Imagine someone had said to King Charles: “Yes, you are going to end up top dog, but you won’t give your first address to parliament as king until a week before your 75th birthday. And, in it, you’ll have to walk the country through new annual oil and gas licences that represent a disregard for the future of the planet that you’ve spent your adult life worrying about.” Well, the poor guy would have been pretty dispirited. In fact, these energy plans look like a deliberate provocation – so much so that you have to wonder whether Rishi Sunak and the king have beef we don’t know about.
The oil and gas licences themselves are nonsense. Sunak knows that. None of the major industry players are rewriting their business strategies on the understanding that the Tories will be in power even this time next year, let alone on a rolling annual basis beyond that. The fields under offer are unlikely to produce enough oil and gas to meet our need for what Sunak calls “energy security”; Shell and BP have already sold some of their North Sea assets. In other words, this policy has no concrete practical application. It is pure vice-signalling.

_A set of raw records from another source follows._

===== src/bcd_datetime_to_unix_seconds_top.sv =====
// Top level of the BCD date/time to seconds converter.
//
//   Channel   Handshake                  Payload
//   input     start & !busy              i_*_byte (seven BCD registers)
//   result    o_result_valid (strobe)    o_* decoded fields and seconds count
//   config    psel & penable & pwrite    pwdata at paddr (epoch base at 0)
//
// An accepted transaction gives its result strobe once it has passed the registers below;
// one transaction can be accepted at every edge, busy is always low.
// The latency is set by the input register, the decode stage and the result register.
// Reset is synchronous and active low; it clears the pipeline and restores the epoch base.
// The receiver cannot stall; each result is presented for exactly one cycle.
module bcd_datetime_to_unix_seconds_top
    import bdu_pkg::*;
(
    input  logic               i_clk,
    input  logic               i_rst_n,
    input  logic               start,
    output logic               busy,
    input  logic [7:0]         i_seconds_byte,
    input  logic [7:0]         i_minutes_byte,
    input  logic [7:0]         i_hours_byte,
    input  logic [7:0]         i_weekday_byte,
    input  logic [7:0]         i_date_byte,
    input  logic [7:0]         i_month_century_byte,
    input  logic [7:0]         i_year_byte,
    output logic               o_result_valid,
    output logic [11:0]        o_full_year,
    output logic [6:0]         o_month_number,
    output logic [7:0]         o_day_of_month,
    output logic [5:0]         o_hour_number,
    output logic [7:0]         o_minute_number,
    output logic [7:0]         o_second_number,
    output logic [2:0]         o_weekday_number,
    output logic signed [34:0] o_seconds_since_epoch,
    output logic               o_month_out_of_range,
    input  logic               psel,
    input  logic               penable,
    input  logic               pwrite,
    input  logic [PADDR_W-1:0] paddr,
    input  logic [31:0]        pwdata,
    output logic [31:0]        prdata,
    output logic               pready
);

    logic        r_in_valid;
    logic [7:0]  r_seconds_byte;
    logic [7:0]  r_minutes_byte;
    logic [7:0]  r_hours_byte;
    logic [7:0]  r_weekday_byte;
    logic [7:0]  r_date_byte;
    logic [7:0]  r_month_century_byte;
    logic [7:0]  r_year_byte;
    logic        w_accept;
    logic        w_dec_valid;
    t_dec        w_dec;
    logic [31:0] w_epoch_base;

    assign busy     = 1'b0;
    assign w_accept = start && !busy;

    always_ff @(posedge i_clk) begin
        if (!i_rst_n) begin
            r_in_valid <= 1'b0;
        end else begin
            r_in_valid <= w_accept;
        end
    end

    always_ff @(posedge i_clk) begin
        if (w_accept) begin
            r_seconds_byte       <= i_seconds_byte;
            r_minutes_byte       <= i_minutes_byte;
            r_hours_byte         <= i_hours_byte;
            r_weekday_byte       <= i_weekday_byte;
            r_date_byte          <= i_date_byte;
            r_month_century_byte <= i_month_century_byte;
            r_year_byte          <= i_year_byte;
        end
    end

    bdu_apb_regs u_regs (
        .i_clk        (i_clk),
        .i_rst_n      (i_rst_n),
        .i_psel       (psel),
        .i_penable    (penable),
        .i_pwrite     (pwrite),
        .i_paddr      (paddr),
        .i_pwdata     (pwdata),
        .o_prdata     (prdata),
        .o_pready     (pready),
        .o_epoch_base (w_epoch_base)
    );

    bdu_decode u_decode (
        .i_clk                (i_clk),
        .i_rst_n              (i_rst_n),
        .i_valid              (r_in_valid),
        .i_seconds_byte       (r_seconds_byte),
        .i_minutes_byte       (r_minutes_byte),
        .i_hours_byte         (r_hours_byte),
        .i_weekday_byte       (r_weekday_byte),
        .i_date_byte          (r_date_byte),
        .i_month_century_byte (r_month_century_byte),
        .i_year_byte          (r_year_byte),
        .o_valid              (w_dec_valid),
        .o_dec                (w_dec)
    );

    bdu_accum u_accum (
        .i_clk                 (i_clk),
        .i_rst_n               (i_rst_n),
        .i_valid               (w_dec_valid),
        .i_dec                 (w_dec),
        .i_epoch_base          (w_epoch_base),
        .o_valid               (o_result_valid),
        .o_full_year           (o_full_year),
        .o_month_number        (o_month_number),
        .o_day_of_month        (o_day_of_month),
        .o_hour_number         (o_hour_number),
        .o_minute_number       (o_minute_number),
        .o_second_number       (o_second_number),
        .o_weekday_number      (o_weekday_number),
        .o_seconds_since_epoch (o_seconds_since_epoch),
        .o_month_out_of_range  (o_month_out_of_range)
    );

    a_latency: assert property (@(posedge i_clk) disable iff (!i_rst_n)
        w_accept |-> ##3 o_result_valid)
        else $error("accepted transaction did not produce a result");

    a_no_spurious: assert property (@(posedge i_clk) disable iff (!i_rst_n)
        o_result_valid |-> $past(w_accept, 3))
        else $error("result strobe without an accepted transaction");

    // Non-BCD year digits can reach 165, so with the century bit the year tops out at 2265.
    a_year_span: assert property (@(posedge i_clk) disable iff (!i_rst_n)
        o_result_valid |-> (o_full_year >= 12'd2000 && o_full_year <= 12'd2265))
        else $error("decoded year outside the representable span");

endmodule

This is not to say the Conservatives aren’t doing immeasurable damage to the net zero pledge – they are managing that sabotage in other ways. On fossil fuels, though, it’s just posturing. That future you say you care about? We don’t, because we’re not woke.
Priti Patel’s Rwanda policy for asylum seekers and Suella Braverman’s remarks on homelessness – that it’s a “lifestyle choice” popular among foreigners – fall into the same category. They have zero practical application. Patel must have been advised that Rwanda would be one long, exorbitant legal battle and do nothing to clear the asylum backlog. Braverman’s statement doesn’t even pretend to have a policy outcome.
Virtue-signalling was a concept some liberals fell upon with gleeful self-flagellation: aren’t we self-righteous, with our demonstrative care for others? Vice-signalling is sometimes portrayed as a mirror habit from the right, the playful confection of outrage. In fact, I think it represents the disintegration of ambition and civic responsibility from a terminally exhausted party – but there I go again, with the tedious virtues.